After the eighteenth century, the Devil got more and more ragged around the edges, like a plush toy kicked around too long by rough children. By the end of the nineteenth century he barely had a place to live: most of the world had been discovered, even the scariest forests, and men's souls were being taken apart by psychology. From carnival to operetta to a banal figure of speech, the Devil seemed to be nearly extinct. And then, surprise! Hitler! The sleeping bourgeoisie, safely ensconced in its ideas of reason and progress, gave birth to the Devil. Hitler embodied every repressed aspect of the Devil since the early Middle Ages. All that had been laughed away came back concentrated inside a little man with a tiny mustache who magnetized all the unfocused evil in the world and made the business of hell both serious and modern. Hitler was the classic Devil of the early Church, ignorant, bloody, banal, bureaucratic. He was part gargoyle, part Luther.

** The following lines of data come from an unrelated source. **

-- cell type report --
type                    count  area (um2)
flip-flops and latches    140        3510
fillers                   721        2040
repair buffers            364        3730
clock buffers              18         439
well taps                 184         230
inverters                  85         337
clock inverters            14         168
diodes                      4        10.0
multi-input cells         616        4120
$ cat src/rtl/keypad_hex_entry.sv
// rtl/keypad_hex_entry.sv - 4x4 keypad scanner with debounce, shifts hex digits into a 32-bit word
module keypad_hex_entry #(
    parameter int SCAN_BITS       = 17,
    parameter int DEBOUNCE_CYCLES = 1_000_000
) (
    input  logic        clk,
    input  logic        clr,
    input  logic        flush,
    input  logic [3:0]  col,
    output logic [3:0]  row,
    output logic [31:0] data,
    output logic [3:0]  key_code,
    output logic        key_valid
);

    import keypad_pkg::*;

    localparam int DEB_W = (DEBOUNCE_CYCLES > 2) ? $clog2(DEBOUNCE_CYCLES) : 1;
    localparam logic [DEB_W-1:0]     DEB_LAST   = DEB_W'(DEBOUNCE_CYCLES - 1);
    localparam logic [SCAN_BITS-1:0] DWELL_LAST = '1;

    logic [3:0] cs;

    state_t                state_q, state_d;
    logic [1:0]            row_idx_q, row_idx_d;
    logic [1:0]            col_idx_q, col_idx_d;
    logic [SCAN_BITS-1:0]  dwell_q, dwell_d;
    logic [DEB_W-1:0]      deb_q, deb_d;
    logic [31:0]           data_q, data_d;
    logic [3:0]            key_code_q, key_code_d;
    logic                  key_valid_q, key_valid_d;

    logic                  one_low;
    logic [1:0]            c_idx;
    logic                  accept;
    logic [3:0]            map_code;

    sync2 #(.WIDTH(4)) u_col_sync (
        .clk (clk),
        .clr (clr),
        .d   (col),
        .q   (cs)
    );

    // Decode the synchronized columns: valid only when exactly one is pulled low.
    always_comb begin
        one_low = 1'b0;
        c_idx   = 2'd0;
        case (cs)
            4'b1110: begin one_low = 1'b1; c_idx = 2'd0; end
            4'b1101: begin one_low = 1'b1; c_idx = 2'd1; end
            4'b1011: begin one_low = 1'b1; c_idx = 2'd2; end
            4'b0111: begin one_low = 1'b1; c_idx = 2'd3; end
            default: begin one_low = 1'b0; c_idx = 2'd0; end
        endcase
    end

    // Scan / press-debounce / held / release-debounce state machine.
    always_comb begin
        state_d   = state_q;
        row_idx_d = row_idx_q;
        col_idx_d = col_idx_q;
        dwell_d   = dwell_q;
        deb_d     = deb_q;
        accept    = 1'b0;
        case (state_q)
            ST_SCAN: begin
                dwell_d = dwell_q + 1'b1;
                if (dwell_q == DWELL_LAST) begin
                    if (one_low) begin
                        state_d   = ST_PDEB;
                        col_idx_d = c_idx;
                        deb_d     = '0;
                    end else begin
                        row_idx_d = row_idx_q + 2'd1;
                    end
                end
            end
            ST_PDEB: begin
                if (cs == onehot_low(col_idx_q)) begin
                    if (deb_q == DEB_LAST) begin
                        accept  = 1'b1;
                        state_d = ST_HELD;
                    end else begin
                        deb_d = deb_q + 1'b1;
                    end
                end else begin
                    state_d   = ST_SCAN;
                    row_idx_d = row_idx_q + 2'd1;
                    dwell_d   = '0;
                end
            end
            ST_HELD: begin
                if (cs == 4'b1111) begin
                    state_d = ST_RDEB;
                    deb_d   = '0;
                end
            end
            ST_RDEB: begin
                if (cs != 4'b1111) begin
                    state_d = ST_HELD;
                end else if (deb_q == DEB_LAST) begin
                    state_d   = ST_SCAN;
                    row_idx_d = row_idx_q + 2'd1;
                    dwell_d   = '0;
                end else begin
                    deb_d = deb_q + 1'b1;
                end
            end
            default: begin
                state_d = ST_SCAN;
            end
        endcase
    end

    // Output word update; flush beats a coincident accept for data only.
    always_comb begin
        map_code    = key_lookup(row_idx_q, col_idx_q);
        key_valid_d = accept;
        key_code_d  = accept ? map_code : key_code_q;
        if (flush) begin
            data_d = '0;
        end else if (accept) begin
            data_d = {data_q[27:0], map_code};
        end else begin
            data_d = data_q;
        end
    end

    // State and output registers, cleared asynchronously by clr.
    always_ff @(posedge clk or posedge clr) begin
        if (clr) begin
            state_q     <= ST_SCAN;
            row_idx_q   <= 2'd0;
            col_idx_q   <= 2'd0;
            dwell_q     <= '0;
            deb_q       <= '0;
            data_q      <= '0;
            key_code_q  <= 4'd0;
            key_valid_q <= 1'b0;
        end else begin
            state_q     <= state_d;
            row_idx_q   <= row_idx_d;
            col_idx_q   <= col_idx_d;
            dwell_q     <= dwell_d;
            deb_q       <= deb_d;
            data_q      <= data_d;
            key_code_q  <= key_code_d;
            key_valid_q <= key_valid_d;
        end
    end

    assign row       = onehot_low(row_idx_q);
    assign data      = data_q;
    assign key_code  = key_code_q;
    assign key_valid = key_valid_q;

endmodule
`config.mk`:
```
export PLATFORM = sky130hd
export DESIGN_NAME = gray_cmd_feeder
export DESIGN_NICKNAME = d
export VERILOG_FILES = /design/src/rtl/gray_cmd_feeder.sv
export SDC_FILE = /design/constraint.sdc
export NUM_CORES = 1
export LEC_CHECK = 0
export ABC_AREA = 1
export CELL_PAD_IN_SITES_DETAIL_PLACEMENT = 1
export CELL_PAD_IN_SITES_GLOBAL_PLACEMENT = 1
export CORE_ASPECT_RATIO = 0.7
export CORE_MARGIN = 1.5
export CORE_UTILIZATION = 30
export CTS_CLUSTER_SIZE = 16
export DETAILED_ROUTE_END_ITERATION = 6
export DONT_BUFFER_PORTS = 1
export GPL_TIMING_DRIVEN = 0
export PLACE_DENSITY = 0.62
export SLEW_MARGIN = 25
export SYNTH_ARGS = -nofsm -noshare
export SYNTH_HDL_FRONTEND = slang
export SYNTH_SLANG_ARGS = --single-unit
```
`constraint.sdc`:
```
create_clock -name clk -period 2.6 [get_ports clk]
set_clock_uncertainty 0.1 [all_clocks]
set_input_delay 0.52 -clock clk [delete_from_list [all_inputs] [get_ports clk]]
set_output_delay 0.52 -clock clk [all_outputs]
set_load 0.1 [all_outputs]
```
`src/rtl/gray_cmd_feeder.sv`:
```
// gray_cmd_feeder
//   Command-issue stage in front of the Gray-coded 16-state control FSM.
//   {cmd, hold} entries are buffered in a DEPTH-entry FIFO. Each entry is
//   driven on cmd for (hold+1) consecutive cycles. IDLE_CMD is driven
//   whenever no entry is active. Back-to-back entries issue with no bubble.
//
// Ports
//   clk        : clock, rising edge
//   rst_n      : asynchronous active-low reset
//   in_valid   : write request
//   in_ready   : FIFO can accept ((level < DEPTH) && !flush)
//   in_cmd     : command to issue
//   in_hold    : extra hold cycles (0 = one cycle)
//   flush      : synchronous clear of FIFO and issue stage
//   cmd        : registered command to the FSM
//   cmd_valid  : registered, 1 while cmd carries a FIFO entry
//   level      : FIFO occupancy, not counting the entry being issued
//   issued_cnt : (GRAY_FEEDER_STATS_EN only) entries loaded into the issue
//                stage, wraps at 16 bits, cleared only by rst_n
//
// Build option: define GRAY_FEEDER_STATS_EN to add issued_cnt.
//
// state  | meaning
// S_IDLE | nothing on cmd, IDLE_CMD driven
// S_ISSUE| an entry is on cmd, r_cnt counts remaining extra cycles

module gray_cmd_feeder #(
  parameter int         DEPTH    = 4,
  parameter int         HOLD_W   = 4,
  parameter logic [3:0] IDLE_CMD = 4'b0000
) (
  input  logic                     clk,
  input  logic                     rst_n,
  input  logic                     in_valid,
  output logic                     in_ready,
  input  logic [3:0]               in_cmd,
  input  logic [HOLD_W-1:0]        in_hold,
  input  logic                     flush,
  output logic [3:0]               cmd,
  output logic                     cmd_valid,
`ifdef GRAY_FEEDER_STATS_EN
  output logic [15:0]              issued_cnt,
`endif
  output logic [$clog2(DEPTH):0]   level
);

  localparam int AW = $clog2(DEPTH);
  localparam int LW = AW + 1;

  typedef enum logic {S_IDLE, S_ISSUE} state_t;

  state_t            r_state;
  logic [HOLD_W-1:0] r_cnt;
  logic [AW-1:0]     r_wr_ptr;
  logic [AW-1:0]     r_rd_ptr;
  logic [LW-1:0]     r_level;
  logic [3:0]        r_cmd;
  logic              r_cmd_valid;
  logic [3:0]        r_mem_cmd  [DEPTH];
  logic [HOLD_W-1:0] r_mem_hold [DEPTH];

  logic w_push;
  logic w_pop;

  assign in_ready = (r_level < LW'(DEPTH)) && !flush;
  assign w_push   = in_valid && in_ready;
  // A new entry is loaded whenever the issue stage is free or finishing its
  // last cycle; flush overrides it.
  assign w_pop    = (r_level != '0) && ((r_state == S_IDLE) || (r_cnt == '0)) && !flush;

  assign cmd       = r_cmd;
  assign cmd_valid = r_cmd_valid;
  assign level     = r_level;

  // Storage needs no reset: only slots between the pointers are ever read.
  always_ff @(posedge clk) begin
    if (w_push) begin
      r_mem_cmd[r_wr_ptr]  <= in_cmd;
      r_mem_hold[r_wr_ptr] <= in_hold;
    end
  end

  always_ff @(posedge clk or negedge rst_n) begin
    if (!rst_n) begin
      r_state     <= S_IDLE;
      r_cnt       <= '0;
      r_wr_ptr    <= '0;
      r_rd_ptr    <= '0;
      r_level     <= '0;
      r_cmd       <= IDLE_CMD;
      r_cmd_valid <= 1'b0;
    end else if (flush) begin
      r_state     <= S_IDLE;
      r_cnt       <= '0;
      r_wr_ptr    <= '0;
      r_rd_ptr    <= '0;
      r_level     <= '0;
      r_cmd       <= IDLE_CMD;
      r_cmd_valid <= 1'b0;
    end else begin
      if (w_push) r_wr_ptr <= r_wr_ptr + 1'b1;
      if (w_pop)  r_rd_ptr <= r_rd_ptr + 1'b1;

      if (w_push && !w_pop)      r_level <= r_level + LW'(1);
      else if (!w_push && w_pop) r_level <= r_level - LW'(1);

      case (r_state)
        S_IDLE: begin
          if (w_pop) begin
            r_cmd       <= r_mem_cmd[r_rd_ptr];
            r_cnt       <= r_mem_hold[r_rd_ptr];
            r_cmd_valid <= 1'b1;
            r_state     <= S_ISSUE;
          end else begin
            r_cmd       <= IDLE_CMD;
            r_cmd_valid <= 1'b0;
          end
        end
        S_ISSUE: begin
          if (r_cnt != '0) begin
            r_cnt <= r_cnt - 1'b1;
          end else if (w_pop) begin
            r_cmd       <= r_mem_cmd[r_rd_ptr];
            r_cnt       <= r_mem_hold[r_rd_ptr];
            r_cmd_valid <= 1'b1;
          end else begin
            r_cmd       <= IDLE_CMD;
            r_cmd_valid <= 1'b0;
            r_state     <= S_IDLE;
          end
        end
        default: begin
          r_state     <= S_IDLE;
          r_cmd       <= IDLE_CMD;
          r_cmd_valid <= 1'b0;
        end
      endcase
    end
  end

`ifdef GRAY_FEEDER_STATS_EN
  logic [15:0] r_issued_cnt;

  // Flush intentionally leaves this count alone.
  always_ff @(posedge clk or negedge rst_n) begin
    if (!rst_n)     r_issued_cnt <= '0;
    else if (w_pop) r_issued_cnt <= r_issued_cnt + 16'd1;
  end

  assign issued_cnt = r_issued_cnt;
`endif

endmodule

```
==> flow_metrics.py, run 1 <==
metrics = {
    "run_status": {
        "run_status": "finished clean",
    },
    "sta": {
        "rsz0062_at_grt": "false",
        "setup_violations": 0,
        "fmax_mhz": 413,
        "relSlewSlack_pct": 39.0,
        "fin_crit_ns": 2.42,
        "whs_ns": 0.184,
        "fin_tns_setup_ns": 0,
        "fin_crit_sh_pct": 93.1,
        "finalHoldViolations": 0,
        "tightestPinTransition_ns": 0.915,
        "setup_ws_ns": 0.179,
        "report.final.slew_viol_count": 0,
    },
    "final_layout": {
        "fillers": 780,
        "finalNonFillerCells": 309,
        "mostFrequentLayoutCell": "nand2_1",
        "final_cell_mix": "nand2_1, edfxtp_1, nor2_1",
        "syn_to_final_growth_pct": 12.8,
        "drive_gt1_share_pct": 19.5,
        "antenna_cells": 0,
        "multi_input_area_um2": 727,
        "seqCellArea_um2": 1390,
        "fin_nets": 232,
    },
    "power": {
        "p_total_w": 0.00296,
        "power.density_nw_per_um2": 1180,
        "p_comb_share_pct": 33.5,
        "power_switching_w": 0.00136,
        "worst_ir_drop_vdd_uv": 468,
        "p_clk_share_pct": 18.5,
        "p_leak_nw": 1.02,
        "internal_power_w": 0.00160,
        "seqPwrFrac_pct": 47.9,
        "switching_share_pct": 46.0,
    },
    "yosys": {
        "synth_simple_gate_area_share_pct": 19.9,
        "synth-edff-count": 32,
        "synthXorXnorAreaFrac_pct": 0.791,
        "netlist_area_um2": 2210,
        "seq_area_frac_synth_pct": 62.6,
        "synth_mux_area_share_pct": 0,
        "synth_compound_area_share_pct": 7.74,
        "synthAdderAreaFrac_pct": 3.73,
        "synth_top_family_by_area": "simple AND/OR/NAND/NOR gates",
        "synth_cell_types": 31,
        "ys_seq_elements": 49,
        "syn_area_per_cell_um2": 10.9,
        "async_flop_share_pct": 34.7,
        "synth_nets": 221,
        "synth_flop_cell": "edfxtp_1",
        "synthCells": 203,
        "yosysWarningCount": 0,
    },
    "cts": {
        "tritoncts_num_sinks": 49,
        "cts.clk_slew.worst_paths_ns": 0.09,
        "cts_tree": "done",
        "clk_path_buf_depth": 2,
        "numCtsBuffers": 5,
        "h-tree-depth": 2,
        "cts_root_buf": "clkbuf_8",
        "worstSkewPairLatency_ns": 0.30,
    },
    "global_routing": {
        "grtUsageTotal_pct": 13.6,
        "grt_pass1_vias": 1467,
        "grt.overflow.total": 0,
        "antenna_found_initial": 0,
        "grt_max_degree": 18,
        "grt_first_pass_wirelength_um": 8030,
    },
    "route": {
        "via_count": 1398,
        "dr.pass1.iters": 4,
        "wl_um": 4850,
        "viasPerCell": 4.52,
        "avgRoutedWirePerCell_um": 15.7,
        "drtIter0Drc": 48,
        "remaining_drc_errors": 0,
        "antenna_left": 0,
    },
    "placed_design": {
        "globalplace.congestion": 0.684,
        "pre_cts_ws_ns": -0.0811,
        "dp.cells": 297,
        "dp_hpwl_um": 3380,
        "port_buffers": 0,
    },
    "floorplan": {
        "initial_core_util_pct": 31.9,
        "dieArea_um2": 7910,
        "core-area_um2": 6940,
        "std_cell_rows": 25,
        "pin_count": 21,
        "fp.dieW_um": 106,
        "die_y_um": 74.9,
    },
    "worst_hold_path": {
        "hold_path.class": "input port to flop",
        "holdPathStages": 1,
    },
    "setup_path": {
        "startpoint_type": "flop",
        "crit_type": "flop to flop",
        "critPathMaxFanout": 6,
        "cp-end-kind": "flop",
        "reg2regPathDepth": 8,
        "critical_path_arrival_ns": 2.55,
        "crit_required_ns": 2.73,
    },
    "job": {
        "drv_cap": 0,
    },
}
-- metal layers --
layer / GRT usage (%) / vias up / wire length (um)
met5: 0 / - / 0
met2: 20.4 / 15 / 1990
li1: - / 697 / -
met4: 2.25 / 0 / 19
met3: 3.72 / 2 / 174
met1: 20.2 / 684 / 2660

In the Christian world, until the Reformation, the Devil was as serious as the political climate. The Church portrayed him as adaptable. He was insidious and ready to take on as much credibility as was required by the Pope. This combination of adaptability and insatiability pointed to two crucial models for the Devil: women and Jews. In his development, the Devil took on women because they were accessible through lust ("weaker vessels") and Jews, because they could spread far and wide the Devil's dispatches. In the Middle Ages, the Devil looked physically like a Jew, a pictorial and psychological resemblance that was invented by Lutherans and carried forward all the way into Hitler's gas ovens. This fate might have befallen women as well if they hadn't been needed to propagate the race. As it was, only a number of women ("witches" and "temptresses") were chosen to pay for their connection with the Devil, standing in symbolically for all womankind. The Christian Devil never ceased acting in the subconscious of Western people, even though he was greatly neutralized after the end of the seventeenth century. In the eighteenth century, when people were actually reasonable for a few minutes, he began receding again.